Micro-scratching and wear of materials :

Scratching experiments can be performed using scratch testing equipment and tribometer systems. The key parameters involved is the load applied during the tests. It has been noted that application of constant load for the experiment is a better mechanism of analysing the extent of scratch damage on the samples, instead of varying the load during the tests. Another important aspect of micro-scratching is the selection of scratching material and its surface morphology.

Due to the changes in the indenter used in micro-scratching experiments, the mechanism of wear observed in the samples can change.
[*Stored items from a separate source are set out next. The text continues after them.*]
This design comes from an exercise in tuning for small area, a short achievable clock period and few clock cycles per item on the open sky130 flow, not from production work.
In this exercise RTL edits were held to simulation tests only and were not proved equivalent to the original.

==> flow/design.v, too long to show whole: its modules and the start of the top module <==
// module gbk_seq: 220 lines
// module gbk_sq: 471 lines
// module gbk_mac: 639 lines
// module gbk_benc: 17 lines
// module gbk_fa: 10 lines
// module gbk_ha: 9 lines
// module gbk_exp_rom: 269 lines
// module gaussian_rbf_kernel_core: 111 lines
module gaussian_rbf_kernel_core (
    input  wire logic                          clk,
    input  wire logic                          rst_n,
    input  wire logic                          pair_valid,
    output logic                               pair_ready,
    input  wire logic [gbk_pkg::COORD_W-1:0]   pair_coord_a,
    input  wire logic [gbk_pkg::COORD_W-1:0]   pair_coord_b,
    input  wire logic                          pair_last,
    output logic                               result_valid,
    input  wire logic                          result_ready,
    output logic      [gbk_pkg::KERNEL_W-1:0]  result_kernel_value,
    output logic      [gbk_pkg::DIST_W-1:0]    result_sq_distance,
    input  wire logic                          cfg_valid,
    output logic                               cfg_ready,
    input  wire logic [gbk_pkg::INV_W-1:0]     cfg_inv_bandwidth
);
  // ...
==> flow/flow/run.sh <==
#!/bin/bash
set -euo pipefail
bash standard.sh SETUP_SLACK_MARGIN=5.65 finish > standard_flow.log 2>&1
==> flow/standard.sh <==
#!/bin/bash
# synth_recipe.tcl (not shown) runs the flow's synth.tcl, then flattens the netlist and writes it again
# the make line also repeats each setting of config.mk as NAME=value (left out here)
make -C /OpenROAD-flow-scripts/flow DESIGN_CONFIG=/design/flow/config.mk WORK_HOME=/design/flow/orfs CLKGATE_MAP_FILE= SYNTH_SCRIPT=/design/flow/synth_recipe.tcl "${@:-finish}"
==> flow/config.mk <==
export PLATFORM = sky130hd
export DESIGN_NAME = gaussian_rbf_kernel_core
export DESIGN_NICKNAME = gaussian_rbf_kernel_core
export VERILOG_FILES = /design/flow/design.v
export SDC_FILE = /design/flow/constraint.sdc
export NUM_CORES = 4
export LEC_CHECK = 0
export CAP_MARGIN = 20
export CORE_MARGIN = 2
export CORE_UTILIZATION = 40
export SLEW_MARGIN = 20
export SYNTH_HIERARCHICAL = 1
export SYNTH_MEMORY_MAX_BITS = 16384
==> flow/constraint.sdc <==
create_clock -name core_clock -period 11.0 [get_ports {clk}]
set_input_delay 2.2000 -clock core_clock [delete_from_list [all_inputs] [get_ports {clk}]]
set_output_delay 2.2000 -clock core_clock [all_outputs]
set_load 0.01 [all_outputs]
Some other important parameters involved in the experiment are the local temperature attained at the sample contact and the change in physical properties of the sample like hardness and modulus during the contact of the indenter.

Figure 1. describes a simplified schematic diagram of micro-scratching experiment. The samples are subjected to micro-scratching, based on the indenter material and the applied load.
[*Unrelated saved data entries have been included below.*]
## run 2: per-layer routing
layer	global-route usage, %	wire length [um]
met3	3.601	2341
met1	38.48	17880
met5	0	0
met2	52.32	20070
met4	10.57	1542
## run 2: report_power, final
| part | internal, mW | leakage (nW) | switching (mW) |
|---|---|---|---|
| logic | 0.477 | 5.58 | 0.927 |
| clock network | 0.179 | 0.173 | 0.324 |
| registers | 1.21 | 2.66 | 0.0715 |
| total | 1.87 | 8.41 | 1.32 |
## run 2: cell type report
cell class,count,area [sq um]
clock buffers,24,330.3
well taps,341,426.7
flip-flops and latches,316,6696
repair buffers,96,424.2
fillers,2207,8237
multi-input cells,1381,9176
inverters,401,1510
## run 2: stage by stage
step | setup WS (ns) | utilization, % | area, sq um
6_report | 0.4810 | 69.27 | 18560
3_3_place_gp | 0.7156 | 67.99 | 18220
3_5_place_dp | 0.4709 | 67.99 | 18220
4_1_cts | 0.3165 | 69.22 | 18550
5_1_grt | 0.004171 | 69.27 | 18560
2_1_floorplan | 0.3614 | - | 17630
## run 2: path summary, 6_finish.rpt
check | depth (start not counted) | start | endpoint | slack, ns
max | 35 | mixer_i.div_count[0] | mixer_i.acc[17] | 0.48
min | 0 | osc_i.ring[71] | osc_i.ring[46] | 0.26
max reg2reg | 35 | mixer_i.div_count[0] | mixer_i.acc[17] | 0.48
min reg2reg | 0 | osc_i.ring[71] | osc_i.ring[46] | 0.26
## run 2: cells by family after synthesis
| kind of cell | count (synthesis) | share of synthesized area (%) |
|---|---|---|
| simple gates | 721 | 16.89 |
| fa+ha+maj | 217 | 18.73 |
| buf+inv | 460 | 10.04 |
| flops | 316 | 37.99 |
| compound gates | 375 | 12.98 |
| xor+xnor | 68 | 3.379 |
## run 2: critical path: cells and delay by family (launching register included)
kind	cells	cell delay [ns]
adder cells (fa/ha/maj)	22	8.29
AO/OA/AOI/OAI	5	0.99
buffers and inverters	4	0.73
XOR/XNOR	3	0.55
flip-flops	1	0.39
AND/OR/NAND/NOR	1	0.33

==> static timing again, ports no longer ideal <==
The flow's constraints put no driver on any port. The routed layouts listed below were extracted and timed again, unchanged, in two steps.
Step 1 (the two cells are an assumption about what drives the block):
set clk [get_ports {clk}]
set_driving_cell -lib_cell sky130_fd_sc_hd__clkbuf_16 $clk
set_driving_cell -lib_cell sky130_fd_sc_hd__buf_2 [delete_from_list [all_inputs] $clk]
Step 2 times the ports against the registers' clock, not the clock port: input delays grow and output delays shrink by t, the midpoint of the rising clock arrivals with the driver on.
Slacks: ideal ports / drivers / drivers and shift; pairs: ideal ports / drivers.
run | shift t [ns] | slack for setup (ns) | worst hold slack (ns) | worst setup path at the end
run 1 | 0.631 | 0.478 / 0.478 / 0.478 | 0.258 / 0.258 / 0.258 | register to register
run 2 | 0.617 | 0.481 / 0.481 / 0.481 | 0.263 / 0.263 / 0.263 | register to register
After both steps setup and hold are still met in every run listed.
Source: an optimization exercise on an open RTL-to-GDS flow (aim: small area, a short achievable clock period and few clock cycles per item). Production flows keep margins and buffers that such runs may drop.
RTL that was checked went through simulation tests only; none was proved equivalent to the original.
The RTL of run 1 was laid out without a check of its function.
Power is estimated from default activity; no workload was simulated.

==> flow/design.v <==
package conv_pkg;
    localparam int RES_DEPTH = 16;
    localparam logic [1:0] ADR_OPERAND = 2'd0;
    localparam logic [1:0] ADR_RESULT  = 2'd1;
    localparam logic [1:0] ADR_STATUS  = 2'd2;
    localparam logic [1:0] ADR_CLEAR   = 2'd3;
    typedef struct packed {
        logic signed [15:0] psum;
        logic signed [7:0]  fltr;
        logic signed [7:0]  ifmap;
    } operand_t;
endpackage
module conv_mac_cs
(
    input  logic [7:0]  f,
    input  logic [7:0]  x,
    input  logic [15:0] psum,
    output logic [15:0] row_a,
    output logic [15:0] row_b,
    output logic        cin
);
    logic pp0_0;
    logic pp0_1;
    logic pp0_2;
    logic pp0_3;
    logic pp0_4;
    logic pp0_5;
    logic pp0_6;
    logic pp0_7;
    logic pp1_0;
    logic pp1_1;
    logic pp1_2;
    logic pp1_3;
    logic pp1_4;
    logic pp1_5;
    logic pp1_6;
    logic pp1_7;
    logic pp2_0;
    logic pp2_1;
    logic pp2_2;
    logic pp2_3;
    logic pp2_4;
    logic pp2_5;
    logic pp2_6;
    logic pp2_7;
    logic pp3_0;
    logic pp3_1;
    logic pp3_2;
    logic pp3_3;
    logic pp3_4;
    logic pp3_5;
    logic pp3_6;
    logic pp3_7;
    logic pp4_0;
    logic pp4_1;
    logic pp4_2;
    logic pp4_3;
    logic pp4_4;
    logic pp4_5;
    logic pp4_6;
    logic pp4_7;
    logic pp5_0;
    logic pp5_1;
    logic pp5_2;
    logic pp5_3;
    logic pp5_4;
    logic pp5_5;
    logic pp5_6;
    logic pp5_7;
    logic pp6_0;
    logic pp6_1;
    logic pp6_2;
    logic pp6_3;
    logic pp6_4;
    logic pp6_5;
    logic pp6_6;
    logic pp6_7;
    logic pp7_0;
    logic pp7_1;
    logic pp7_2;
    logic pp7_3;
    logic pp7_4;
    logic pp7_5;
    logic pp7_6;
    logic pp7_7;
    logic s1;
    logic c2;
    logic s3;
    logic c4;
    logic s5;
    logic c6;
    logic s7;
    logic c8;
    logic s9;
    logic c10;
    logic s11;
    logic c12;
    logic s13;
    logic c14;
    logic s15;
    logic c16;
    logic s17;
    logic c18;
    logic s19;
    logic c20;
    logic s21;
    logic c22;
    logic s23;
    logic c24;
    logic s25;
    logic c26;
    logic s27;
    logic c28;
    logic s29;
    logic c30;
    logic s31;
    logic c32;
    logic s33;
    logic c34;
    logic s35;
    logic c36;
    logic s37;
    logic c38;
    logic s39;
    logic c40;
    logic s41;
    logic c42;
    logic s43;
    logic c44;
    logic s45;
    logic c46;
    logic s47;
    logic c48;
    logic s49;
    logic c50;
    logic s51;
    logic c52;
    logic s53;
    logic c54;
    logic s55;
    logic c56;
    logic s57;
    logic c58;
    logic s59;
    logic c60;
    logic s61;
    logic c62;
    logic s63;
    logic c64;
    logic s65;
    logic c66;
    logic s67;
    logic c68;
    logic s69;
    logic c70;
    logic s71;
    logic c72;
    logic s73;
    logic c74;
    logic s75;
    logic c76;
    logic s77;
    logic c78;
    logic s79;
    logic c80;
    logic s81;
    logic c82;
    logic s83;
    logic c84;
    logic s85;
    logic c86;
    logic s87;
    logic c88;
    logic s89;
    logic c90;
    logic s91;
    logic c92;
    logic s93;
    logic c94;
    logic s95;
    logic c96;
    logic s97;
    logic c98;
    logic s99;
    logic c100;
    logic s101;
    logic c102;
    logic s103;
    logic c104;
    logic s105;
    logic c106;
    logic s107;
    logic c108;
    logic s109;
    logic c110;
    logic s111;
    logic c112;
    logic s113;
    logic c114;
    logic s115;
    logic c116;
    logic s117;
    logic c118;
    logic s119;
    logic c120;
    logic s121;
    logic c122;
    assign pp0_0 = x[0] & f[0];
    assign pp0_1 = x[0] & f[1];
    assign pp0_2 = x[0] & f[2];
    assign pp0_3 = x[0] & f[3];
    assign pp0_4 = x[0] & f[4];
    assign pp0_5 = x[0] & f[5];
    assign pp0_6 = x[0] & f[6];
    assign pp0_7 = ~(x[0] & f[7]);
    assign pp1_0 = x[1] & f[0];
    assign pp1_1 = x[1] & f[1];
    assign pp1_2 = x[1] & f[2];
    assign pp1_3 = x[1] & f[3];
    assign pp1_4 = x[1] & f[4];
    assign pp1_5 = x[1] & f[5];
    assign pp1_6 = x[1] & f[6];
    assign pp1_7 = ~(x[1] & f[7]);
    assign pp2_0 = x[2] & f[0];
    assign pp2_1 = x[2] & f[1];
    assign pp2_2 = x[2] & f[2];
    assign pp2_3 = x[2] & f[3];
    assign pp2_4 = x[2] & f[4];
    assign pp2_5 = x[2] & f[5];
    assign pp2_6 = x[2] & f[6];
    assign pp2_7 = ~(x[2] & f[7]);
    assign pp3_0 = x[3] & f[0];
    assign pp3_1 = x[3] & f[1];
    assign pp3_2 = x[3] & f[2];
    assign pp3_3 = x[3] & f[3];
    assign pp3_4 = x[3] & f[4];
    assign pp3_5 = x[3] & f[5];
    assign pp3_6 = x[3] & f[6];
    assign pp3_7 = ~(x[3] & f[7]);
    assign pp4_0 = x[4] & f[0];
    assign pp4_1 = x[4] & f[1];
    assign pp4_2 = x[4] & f[2];
    assign pp4_3 = x[4] & f[3];
    assign pp4_4 = x[4] & f[4];
    assign pp4_5 = x[4] & f[5];
    assign pp4_6 = x[4] & f[6];
    assign pp4_7 = ~(x[4] & f[7]);
    assign pp5_0 = x[5] & f[0];
    assign pp5_1 = x[5] & f[1];
    assign pp5_2 = x[5] & f[2];
    assign pp5_3 = x[5] & f[3];
    assign pp5_4 = x[5] & f[4];
    assign pp5_5 = x[5] & f[5];
    assign pp5_6 = x[5] & f[6];
    assign pp5_7 = ~(x[5] & f[7]);
    assign pp6_0 = x[6] & f[0];
    assign pp6_1 = x[6] & f[1];
    assign pp6_2 = x[6] & f[2];
    assign pp6_3 = x[6] & f[3];
    assign pp6_4 = x[6] & f[4];
    assign pp6_5 = x[6] & f[5];
    assign pp6_6 = x[6] & f[6];
    assign pp6_7 = ~(x[6] & f[7]);
    assign pp7_0 = ~(x[7] & f[0]);
    assign pp7_1 = ~(x[7] & f[1]);
    assign pp7_2 = ~(x[7] & f[2]);
    assign pp7_3 = ~(x[7] & f[3]);
    assign pp7_4 = ~(x[7] & f[4]);
    assign pp7_5 = ~(x[7] & f[5]);
    assign pp7_6 = ~(x[7] & f[6]);
    assign pp7_7 = x[7] & f[7];
    conv_ha u_s1 (.a(pp0_5), .b(pp1_4), .s(s1), .co(c2));
    conv_fa u_s3 (.a(pp0_6), .b(pp1_5), .ci(pp2_4), .s(s3), .co(c4));
    conv_ha u_s5 (.a(pp3_3), .b(pp4_2), .s(s5), .co(c6));
    conv_fa u_s7 (.a(pp0_7), .b(pp1_6), .ci(pp2_5), .s(s7), .co(c8));
    conv_fa u_s9 (.a(pp3_4), .b(pp4_3), .ci(pp5_2), .s(s9), .co(c10));
    conv_ha u_s11 (.a(pp6_1), .b(pp7_0), .s(s11), .co(c12));
    conv_fa u_s13 (.a(pp1_7), .b(pp2_6), .ci(pp3_5), .s(s13), .co(c14));
    conv_fa u_s15 (.a(pp4_4), .b(pp5_3), .ci(pp6_2), .s(s15), .co(c16));
    conv_fa u_s17 (.a(pp7_1), .b(psum[8]), .ci(1'b1), .s(s17), .co(c18));
    conv_fa u_s19 (.a(pp2_7), .b(pp3_6), .ci(pp4_5), .s(s19), .co(c20));
    conv_fa u_s21 (.a(pp5_4), .b(pp6_3), .ci(pp7_2), .s(s21), .co(c22));
    conv_fa u_s23 (.a(pp3_7), .b(pp4_6), .ci(pp5_5), .s(s23), .co(c24));
    conv_ha u_s25 (.a(pp0_3), .b(pp1_2), .s(s25), .co(c26));
    conv_fa u_s27 (.a(pp0_4), .b(pp1_3), .ci(pp2_2), .s(s27), .co(c28));
    conv_ha u_s29 (.a(pp3_1), .b(pp4_0), .s(s29), .co(c30));
    conv_fa u_s31 (.a(s1), .b(pp2_3), .ci(pp3_2), .s(s31), .co(c32));
    conv_fa u_s33 (.a(pp4_1), .b(pp5_0), .ci(psum[5]), .s(s33), .co(c34));
    conv_fa u_s35 (.a(c2), .b(s3), .ci(s5), .s(s35), .co(c36));
    conv_fa u_s37 (.a(pp5_1), .b(pp6_0), .ci(psum[6]), .s(s37), .co(c38));
    conv_fa u_s39 (.a(c4), .b(c6), .ci(s7), .s(s39), .co(c40));
    conv_fa u_s41 (.a(s9), .b(s11), .ci(psum[7]), .s(s41), .co(c42));
    conv_fa u_s43 (.a(c8), .b(c10), .ci(c12), .s(s43), .co(c44));
    conv_fa u_s45 (.a(s13), .b(s15), .ci(s17), .s(s45), .co(c46));
    conv_fa u_s47 (.a(c14), .b(c16), .ci(c18), .s(s47), .co(c48));
    conv_fa u_s49 (.a(s19), .b(s21), .ci(psum[9]), .s(s49), .co(c50));
    conv_fa u_s51 (.a(c20), .b(c22), .ci(s23), .s(s51), .co(c52));
    conv_fa u_s53 (.a(pp6_4), .b(pp7_3), .ci(psum[10]), .s(s53), .co(c54));
    conv_fa u_s55 (.a(c24), .b(pp4_7), .ci(pp5_6), .s(s55), .co(c56));
    conv_fa u_s57 (.a(pp6_5), .b(pp7_4), .ci(psum[11]), .s(s57), .co(c58));
    conv_fa u_s59 (.a(pp5_7), .b(pp6_6), .ci(pp7_5), .s(s59), .co(c60));
    conv_ha u_s61 (.a(pp0_2), .b(pp1_1), .s(s61), .co(c62));
    conv_fa u_s63 (.a(s25), .b(pp2_1), .ci(pp3_0), .s(s63), .co(c64));
    conv_fa u_s65 (.a(c26), .b(s27), .ci(s29), .s(s65), .co(c66));
    conv_fa u_s67 (.a(c28), .b(c30), .ci(s31), .s(s67), .co(c68));
    conv_fa u_s69 (.a(c32), .b(c34), .ci(s35), .s(s69), .co(c70));
    conv_fa u_s71 (.a(c36), .b(c38), .ci(s39), .s(s71), .co(c72));
    conv_fa u_s73 (.a(c40), .b(c42), .ci(s43), .s(s73), .co(c74));
    conv_fa u_s75 (.a(c44), .b(c46), .ci(s47), .s(s75), .co(c76));
    conv_fa u_s77 (.a(c48), .b(c50), .ci(s51), .s(s77), .co(c78));
    conv_fa u_s79 (.a(c52), .b(c54), .ci(s55), .s(s79), .co(c80));
    conv_fa u_s81 (.a(c56), .b(c58), .ci(s59), .s(s81), .co(c82));
    conv_fa u_s83 (.a(c60), .b(pp6_7), .ci(pp7_6), .s(s83), .co(c84));
    conv_ha u_s85 (.a(pp0_1), .b(pp1_0), .s(s85), .co(c86));
    conv_fa u_s87 (.a(s61), .b(pp2_0), .ci(psum[2]), .s(s87), .co(c88));
    conv_fa u_s89 (.a(c62), .b(s63), .ci(psum[3]), .s(s89), .co(c90));
    conv_fa u_s91 (.a(c64), .b(s65), .ci(psum[4]), .s(s91), .co(c92));
    conv_fa u_s93 (.a(c66), .b(s67), .ci(s33), .s(s93), .co(c94));
    conv_fa u_s95 (.a(c68), .b(s69), .ci(s37), .s(s95), .co(c96));
    conv_fa u_s97 (.a(c70), .b(s71), .ci(s41), .s(s97), .co(c98));
    conv_fa u_s99 (.a(c72), .b(s73), .ci(s45), .s(s99), .co(c100));
    conv_fa u_s101 (.a(c74), .b(s75), .ci(s49), .s(s101), .co(c102));
    conv_fa u_s103 (.a(c76), .b(s77), .ci(s53), .s(s103), .co(c104));
    conv_fa u_s105 (.a(c78), .b(s79), .ci(s57), .s(s105), .co(c106));
    conv_fa u_s107 (.a(c80), .b(s81), .ci(psum[12]), .s(s107), .co(c108));
    conv_fa u_s109 (.a(c82), .b(s83), .ci(psum[13]), .s(s109), .co(c110));
    conv_fa u_s111 (.a(c84), .b(pp7_7), .ci(psum[14]), .s(s111), .co(c112));
    conv_ha u_s113 (.a(psum[15]), .b(1'b1), .s(s113), .co(c114));
    conv_ha u_s115 (.a(pp0_0), .b(psum[0]), .s(s115), .co(c116));
    conv_fa u_s117 (.a(s85), .b(psum[1]), .ci(c116), .s(s117), .co(c118));
    conv_fa u_s119 (.a(c86), .b(s87), .ci(c118), .s(s119), .co(c120));
    conv_fa u_s121 (.a(c88), .b(s89), .ci(c120), .s(s121), .co(c122));
    assign row_a = {c112, c110, c108, c106, c104, c102, c100, c98, c96, c94, c92, c90, s121, s119, s117, s115};
    assign row_b = {s113, s111, s109, s107, s105, s103, s101, s99, s97, s95, s93, s91, 1'b0, 1'b0, 1'b0, 1'b0};
    assign cin   = c122;
endmodule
Figure 1: A schematic diagram of Micro-scratching

Crack propagation resistance (CPR) is experienced when micro-scratching is performed. The CPR has been reported to change with variation of sample material and the temperature of operation. Various mechanism of wear propagation during the scratching have been identified; for a Rockwell C diamond cone indenter with 120° angle and 200 μm radius tip for austenite, ferritic metal matrix composites (MMC) with temperature up to 500 °C, ploughing is the predominant mechanism. This changes when the temperature is increased to 800 °C and high loads of scratching to cutting.

It has been implied that the mechanism of wear during micro-scratching relates to the microstructure of the material (homogenous or heterogeneous), phases present in it (multiphase or single-phase).